Sydney Harbour Foreshores at Sunset. Panel 2. Mosman to Georges Head
Artist
Muriel Binney
(Australian, 1873 - 1949)
Date1907
Object number00008635
NameFrieze
MediumWatercolour paint on paper mounted on linen.
DimensionsOverall: 500 x 5410 mm, 5 mm
ClassificationsArt
Credit LineANMM Collection Gift from Jeremy Grover in memory of Doris Frost and Dick Binney, conserved with the assistance of the Vincent Fairfax Family Foundation
DescriptionThis painting is the second panel of a 20 metre panoramic frieze of Sydney Harbour foreshores at sunset painted by Muriel Binney for the First Australian Exhibition of Women's Work, held in Melbourne in 1907. The complete panorama was later selected for display in the Australian Pavilion at the Franco-British Exhibition in London in 1908 where it was awarded a silver medal. This particular section of the painting depicts Mosman Bay, Athol Bight, Taylor Bay, Clifton Gardens, Obelisk Bay and Middle Head. The panorama is noted for displaying a large variety of sailing craft and vessels including steamships, sailing yachts, canoes and other leisure boats.HistoryPainted as an architectural mural to be displayed in the home, the watercolour is a 360 degree panorama capturing the stillness and gentle light of the Harbour at dusk. Muriel Binney's emphasis is on the boats, the water and the landscape around the Harbour, rather than the sprawling settlement beyond. Working boats and barges are shown, variously silhouetted and highlighted by the setting sun.

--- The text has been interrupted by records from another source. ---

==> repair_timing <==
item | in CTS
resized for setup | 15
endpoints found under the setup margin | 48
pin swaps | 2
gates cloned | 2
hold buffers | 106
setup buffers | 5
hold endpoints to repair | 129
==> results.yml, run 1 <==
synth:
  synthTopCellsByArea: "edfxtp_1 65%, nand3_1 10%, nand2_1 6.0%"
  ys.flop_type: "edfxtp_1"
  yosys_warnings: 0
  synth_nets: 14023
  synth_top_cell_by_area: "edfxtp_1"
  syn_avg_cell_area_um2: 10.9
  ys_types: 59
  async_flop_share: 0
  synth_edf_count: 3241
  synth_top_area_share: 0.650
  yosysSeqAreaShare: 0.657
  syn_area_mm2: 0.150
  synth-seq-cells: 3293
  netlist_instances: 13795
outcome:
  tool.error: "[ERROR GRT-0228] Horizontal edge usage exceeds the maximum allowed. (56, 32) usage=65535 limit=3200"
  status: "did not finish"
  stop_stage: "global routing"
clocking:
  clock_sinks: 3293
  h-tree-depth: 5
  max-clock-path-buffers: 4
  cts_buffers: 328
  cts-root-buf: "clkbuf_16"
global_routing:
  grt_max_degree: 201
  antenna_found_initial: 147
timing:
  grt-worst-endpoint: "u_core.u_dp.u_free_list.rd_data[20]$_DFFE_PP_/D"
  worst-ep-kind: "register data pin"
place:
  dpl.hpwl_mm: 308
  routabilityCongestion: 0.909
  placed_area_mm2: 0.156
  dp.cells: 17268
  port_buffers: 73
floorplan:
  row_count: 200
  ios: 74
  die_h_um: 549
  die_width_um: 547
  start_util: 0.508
`src/tfb_div.sv`:
```
// ----------------------------------------------------------------------------
// tfb_div: unsigned restoring divider
// One quotient bit per cycle; done pulses as the last quotient bit is registered.
// ----------------------------------------------------------------------------
module tfb_div #(
  parameter int NUM_W = 46,
  parameter int DEN_W = 29
) (
  input  logic             clk_i,
  input  logic             rst_ni,
  input  logic             start_i,
  input  logic [NUM_W-1:0] num_i,
  input  logic [DEN_W-1:0] den_i,
  output logic             done_o,
  output logic [NUM_W-1:0] quot_o
);

  localparam int CntW = $clog2(NUM_W + 1);

  logic             busy_q, done_q;
  logic [CntW-1:0]  cnt_q;
  logic [NUM_W-1:0] num_q;
  logic [DEN_W-1:0] rem_q, den_q;
  logic [DEN_W:0]   trial;
  logic             qbit;

  always_comb begin
    trial = {rem_q, num_q[NUM_W-1]};
    qbit  = (trial >= {1'b0, den_q});
  end

  always_ff @(posedge clk_i or negedge rst_ni) begin
    if (!rst_ni) begin
      busy_q <= 1'b0;
      done_q <= 1'b0;
      cnt_q  <= '0;
    end else begin
      done_q <= 1'b0;
      if (start_i) begin
        busy_q <= 1'b1;
        cnt_q  <= '0;
      end else if (busy_q) begin
        if (cnt_q == CntW'(NUM_W - 1)) begin
          busy_q <= 1'b0;
          done_q <= 1'b1;
        end
        cnt_q <= cnt_q + 1'b1;
      end
    end
  end

  always_ff @(posedge clk_i) begin
    if (start_i) begin
      num_q <= num_i;
      den_q <= den_i;
      rem_q <= '0;
    end else if (busy_q) begin
      // shift numerator out, quotient in
      num_q <= {num_q[NUM_W-2:0], qbit};
      rem_q <= qbit ? DEN_W'(trial - {1'b0, den_q}) : trial[DEN_W-1:0];
    end
  end

  assign done_o = done_q;
  assign quot_o = num_q;

endmodule

```
`config.mk`:
```
export PLATFORM = sky130hd
export DESIGN_NAME = tfb_div
export DESIGN_NICKNAME = d
export VERILOG_FILES = /design/src/tfb_div.sv
export SDC_FILE = /design/constraint.sdc
export NUM_CORES = 1
export LEC_CHECK = 0
export ABC_AREA = 1
export BUFFER_PORTS_ARGS = -buffer_cell sky130_fd_sc_hd__buf_2
export CAP_MARGIN = 20
export CORE_MARGIN = 10
export CORE_UTILIZATION = 45
export CTS_CLUSTER_DIAMETER = 100
export CTS_CLUSTER_SIZE = 28
export DETAILED_ROUTE_END_ITERATION = 7
export PLACE_DENSITY = 0.67
export SLEW_MARGIN = 40
export SYNTH_ARGS = -nofsm -noshare
export SYNTH_HDL_FRONTEND = slang
export SYNTH_SLANG_ARGS = --single-unit
```
`constraint.sdc`:
```
create_clock -name clk_i -period 3.6 [get_ports clk_i]
set_input_delay 0 -clock clk_i [delete_from_list [all_inputs] [get_ports clk_i]]
set_output_delay 0 -clock clk_i [all_outputs]
set_load 0.03 [all_outputs]
```
==> impl_metrics.sql, run 1 <==
INSERT INTO impl_metrics (metric_group, metric, value, unit) VALUES
('run_status', 'outcome', 'completed', ''),
('cts', 'clk-insertion-delay-late', '0.37', 'ns'),
('cells_and_area', 'multi_input_comb_area', '3110', 'um^2'),
('setup_path', 'worst-path-max-fanout', '50', ''),
('die', 'design.die.area', '20300', 'um^2'),
('placed_design', 'place_worst_setup_slack', '0.944', 'ns'),
('placed_design', 'dp_hpwl', '13300', 'um'),
('route', 'via_count', '6352', ''),
('grt', 'grt_use_total', '0.184', ''),
('route', 'wirelength', '18600', 'um'),
('setup_path', 'critPathCaptureType', 'flip-flop', ''),
('cells_and_area', 'register_area', '3030', 'um^2'),
('cts', 'ctsResizeCount', '0', ''),
('synth', 'synth_top_cells_by_area', 'sky130_fd_sc_hd__edfxtp_1 (33%), sky130_fd_sc_hd__nand2_1 (23%), sky130_fd_sc_hd__dfxtp_1 (8.6%), sky130_fd_sc_hd__inv_1 (7.2%), sky130_fd_sc_hd__ha_1 (5.7%)', ''),
('pwr', 'netSwitchingPower', '0.871', 'mW'),
('pwr', 'clockPowerShare', '0.347', ''),
('timing', 'post-route-period-util', '0.726', ''),
('synth', 'ys_ff_latch', '112', ''),
('grt', 'grt_first_pass_wirelength', '30600', 'um'),
('die', 'dieWidth', '142', 'um'),
('timing', 'totalNegativeSetupSlack', '0', 'ns'),
('timing', 'timing_hold_violations_final', '0', ''),
('die', 'placementRows', '44', ''),
('cts', 'numCtsBuffers', '9', ''),
('synth', 'synth_top_flop_cell', 'sky130_fd_sc_hd__edfxtp_1', ''),
('synth', 'ys_seq_area_frac', '0.449', ''),
('timing', 'max_clock_skew', '0.0141', 'ns'),
('die', 'die_height', '142', 'um'),
('run', 'max_cap_viol_count', '0', ''),
('grt', 'grt_start_max_net_pins', '60', ''),
('synth', 'syn-instance-count', '947', ''),
('cts', 'clock_tree_from_tritoncts', 'done', ''),
('cells_and_area', 'n_fill_cell', '1326', ''),
('synth', 'post_synth_edffs', '75', ''),
('synth', 'post_synthesis_cell_area', '6750', 'um^2'),
('timing', 'setup_violations', '0', ''),
('synth', 'async_set_or_reset_register_ratio_after_synthesis', '0.0714', ''),
('setup_path', 'crit_required', '3.86', 'ns'),
('timing', 'achievable-frequency', '383', 'MHz'),
('timing', 'whs', '0.124', 'ns'),
('grt', 'first_global_vias', '6256', ''),
('route', 'postRouteAntennaNets', '0', ''),
('cts', 'clock_tree.buffer_depth', '2', ''),
('pwr', 'cell_internal_pwr', '2.22', 'mW'),
('timing', 'max_slew.worst_pin.slew', '0.699', 'ns'),
('synth', 'synth_top_area_frac', '0.334', ''),
('pwr', 'p_seq_frac', '0.485', ''),
('setup_path', 'setup.worst_path.start_class', 'flip-flop', ''),
('pwr', 'switching_share', '0.281', ''),
('cts', 'htree_num_levels', '3', ''),
('cts', 'tritoncts_num_sinks', '112', ''),
('pwr', 'vdd_drop_max', '328', 'uV'),
('route', 'drt_pass1_iterations', '5', ''),
('timing', 'layout_min_cycle_time', '2.61', 'ns'),
('die', 'core-area', '14600', 'um^2'),
('cells_and_area', 'layout-drive-gt1-share', '0.131', ''),
('cells_and_area', 'syn2layout_area_growth', '28.0', '%'),
('grt', 'gr-total-overflow', '0', ''),
('placed_design', 'io_buffers', '124', ''),
('synth', 'synth.lib_cells_used.distinct', '32', ''),
('cells_and_area', 'design.final.nets', '1256', ''),
('cts', 'ctsRootBufferMaster', 'sky130_fd_sc_hd__clkbuf_16', ''),
('route', 'drcViolationCount', '0', ''),
('grt', 'antenna_violations_before_repair', '1', ''),
('placed_design', 'placed_cells_incl_taps', '1241', ''),
('synth', 'number_of_warnings_printed_during_yosys_synthesis', '0', ''),
('setup_path', 'timing.critical_path.arrival', '2.88', 'ns'),
('timing', 'final_critical_path_setup_slack', '0.986', 'ns'),
('cts', 'clk_pin_slew_worst_paths', '0.08', 'ns'),
('pwr', 'combPwrFrac', '0.168', ''),
('timing', 'grt_setup_unrepaired', 'false', '');
-- cells in the final DEF (no fill, tap or decap) --
cell type,n
sky130_fd_sc_hd__a21oi_1,24
sky130_fd_sc_hd__a31oi_1,3
sky130_fd_sc_hd__and2_1,5
sky130_fd_sc_hd__and3_1,1
sky130_fd_sc_hd__buf_2,124
sky130_fd_sc_hd__buf_4,7
sky130_fd_sc_hd__bufinv_16,1
sky130_fd_sc_hd__clkbuf_1,1
sky130_fd_sc_hd__clkbuf_16,9
sky130_fd_sc_hd__clkinv_1,2
sky130_fd_sc_hd__dfrtp_1,8
sky130_fd_sc_hd__dfxtp_1,29
sky130_fd_sc_hd__diode_2,1
sky130_fd_sc_hd__dlygate4sd3_1,78
sky130_fd_sc_hd__edfxtp_1,75
sky130_fd_sc_hd__fa_1,1
sky130_fd_sc_hd__ha_1,31
sky130_fd_sc_hd__inv_1,129
sky130_fd_sc_hd__inv_2,1
sky130_fd_sc_hd__inv_6,1
sky130_fd_sc_hd__inv_8,4
sky130_fd_sc_hd__nand2_1,419
sky130_fd_sc_hd__nand3_1,49
sky130_fd_sc_hd__nand3_2,1
sky130_fd_sc_hd__nand3b_1,3
sky130_fd_sc_hd__nand4_1,8
sky130_fd_sc_hd__nor2_1,98
sky130_fd_sc_hd__nor2_2,3
sky130_fd_sc_hd__nor3_1,7
sky130_fd_sc_hd__o21a_1,2
sky130_fd_sc_hd__o21ai_0,11
sky130_fd_sc_hd__o21bai_1,1
sky130_fd_sc_hd__o22ai_1,1
sky130_fd_sc_hd__or2_0,1
sky130_fd_sc_hd__or2_1,1
sky130_fd_sc_hd__xnor2_1,10
sky130_fd_sc_hd__xor2_1,2
-- power by group through the flow --
stage | sequential [mW] | clock (mW) | combinational, mW
2_1_floorplan | 1.62 | 0 | 0.198
3_3_place_gp | 1.53 | 0 | 0.445
3_5_place_dp | 1.52 | 0 | 0.450
4_1_cts | 1.50 | 1.10 | 0.517
5_1_grt | 1.51 | 1.14 | 0.576
6_report | 1.50 | 1.07 | 0.519
-- final cells by class --
cell class / instances / share of cell area
Multi-Input combinational cell: 682 / 0.360
Inverter: 132 / 0.0574
Timing Repair Buffer: 209 / 0.168
Antenna cell: 1 / 0.000290
Clock buffer: 10 / 0.0265
Clock inverter: 6 / 0.00971
Sequential cell: 112 / 0.351
Tap cell: 184 / 0.0267
-- cells in the mapped netlist (8+ instances only) --
cell type                  count
sky130_fd_sc_hd__nand2_1     419
sky130_fd_sc_hd__inv_1       130
sky130_fd_sc_hd__nor2_1       99
sky130_fd_sc_hd__edfxtp_1     75
sky130_fd_sc_hd__nand3_1      49
sky130_fd_sc_hd__ha_1         31
sky130_fd_sc_hd__dfxtp_1      29
sky130_fd_sc_hd__a21oi_1      24
sky130_fd_sc_hd__clkbuf_1     14
sky130_fd_sc_hd__o21ai_0      11
sky130_fd_sc_hd__xnor2_1      10
sky130_fd_sc_hd__dfrtp_1       8
sky130_fd_sc_hd__nand4_1       8
-- timing repair --
| action | in CTS | in global routing |
|---|---|---|
| hold buffers | 78 | 0 |
| endpoints found under the hold margin | 83 | 0 |
| setup endpoints to repair | 0 | 0 |
| buffers inserted | 0 | 0 |
-- path summary, 6_finish.rpt --
| path | to | cells after the start | slack (ns) | start |
|---|---|---|---|---|
| worst max-delay path | rem_q[22] | 16 | 0.99 | quot_o[45] |
| worst min-delay path | den_q[4] | 1 | 0.12 | start_i |
| worst max register to register | rem_q[22] | 16 | 0.99 | quot_o[45] |
| worst min register to register | rem_q[26] | 2 | 0.48 | rem_q[26] |
| max in group asynchronous | cnt_q[4] | 4 | 2.27 | rst_ni |
| min in group asynchronous | cnt_q[1] | 3 | 0.52 | rst_ni |
-- flip-flops by register name (all words and copies together) (netlist names) --
| signal | cells |
|---|---|
| quot_o | 46 |
| den_q | 29 |
| rem_q | 29 |
| cnt_q | 6 |
| busy_q | 1 |
| done_o | 1 |
-- cells by family after synthesis --
family / after synthesis / share of synthesized area
AOI/OAI and AO/OA: 42 / 0.0330
DFF: 112 / 0.449
xor gates and xnor gates: 12 / 0.0156
and+or+nand+nor: 596 / 0.351
buffers and inverters: 153 / 0.0903
adders and majority gates: 32 / 0.0604
-- stage by stage --
stage               cell area (um^2)  utilization  power [mW]
floorplan                       6750            -        1.81
global placement                7540        0.517        1.97
detailed placement              7540        0.517        1.97
CTS                             8630        0.592        3.12
global route                    8640        0.592        3.22
finish                          8640        0.592        3.09
-- worst max-delay path, cell delays in order, from the launching register on --
cell and delay [ns]:
sky130_fd_sc_hd__edfxtp_1 0.34, sky130_fd_sc_hd__inv_1 0.05, sky130_fd_sc_hd__ha_1 0.19, sky130_fd_sc_hd__inv_1 0.11, sky130_fd_sc_hd__fa_1 0.22, sky130_fd_sc_hd__nand2_1 0.07
sky130_fd_sc_hd__nand3_1 0.11, sky130_fd_sc_hd__nand3_1 0.08, sky130_fd_sc_hd__nand2_1 0.13, sky130_fd_sc_hd__nand2_1 0.06, sky130_fd_sc_hd__nand2_1 0.10, sky130_fd_sc_hd__nand2_1 0.07
sky130_fd_sc_hd__nand3_2 0.13, sky130_fd_sc_hd__buf_4 0.47, sky130_fd_sc_hd__nand3_1 0.20, sky130_fd_sc_hd__nand2_1 0.11, sky130_fd_sc_hd__nand2_1 0.06
-- layer usage --
| layer | vias up | wire length (um) | track usage |
|---|---|---|---|
| met3 | 24 | 1540 | 0.0621 |
| met5 | - | 0 | 0 |
| met4 | 0 | 316 | 0.0543 |
| li1 | 3336 | - | - |
| met1 | 2789 | 8060 | 0.227 |
| met2 | 203 | 8690 | 0.298 |
Note: power is estimated with default switching activity, not from simulation.
==> run 2, diff against run 1 <==
PLACE_DENSITY = 0.69   (was 0.67)
clock period = 2.2 ns   (was 3.6 ns; I/O delays follow)
==> run 2 against run 1 <==
The run now ends with setup timing left. Clock power is 50% higher. Sequential cell count stayed put. Global-route usage grew 1.3 points.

Muriel Mary Sutherland Binney (1873-1949), was an amateur artist and inventor. She lived at Warren Lodge, Elizabeth Bay, with her surgeon husband Edward and sons John and Richard.
In 1907, Binney painted a 20-metre-long panorama of Sydney Harbour entitled ‘Sydney Harbour foreshores at sunset’. She produced the work for the First Australian Exhibition of Women’s Work in October 1907, and it was then selected for the Australian Pavilion at the Franco-British Exhibition the following year where it was awarded a silver medal.
Binney used a variety of working and leisure craft to produce a balanced, harmonious and eye-catching panorama of harbour life. As a panorama it is unusual, completed at a time when most other examples of this genre were photographic. Although Binney did not put a price on her work, she was certainly aware of its commercial potential, and applied to copyright the design in 1907 and to reproduce a fold-out postcard or Christmas card of photographs of the frieze in panoramic format by Henry King. It was inventing rather than arts and crafts that Binney pursued in later years, exhibiting and patenting a cigarette smoker’s complete outfit, a portable shoe stand and travelling case, and a body harness to redistribute body weight when using a crutch.SignificanceThe frieze is a rare document of Sydney Harbour in the first half of the 20th century depicting a variety of working and leisure craft indicative of the time. The focus is on the harbour life of boats and navigational markers rather than the landforms or buildings that surround it. Although painted for an exhibition of womens work, the frieze stands alone as an exceptional example of the aesthetic and technical skill Binney had in an era when maritime painting and panoramas were genres traditionlly dominated by men.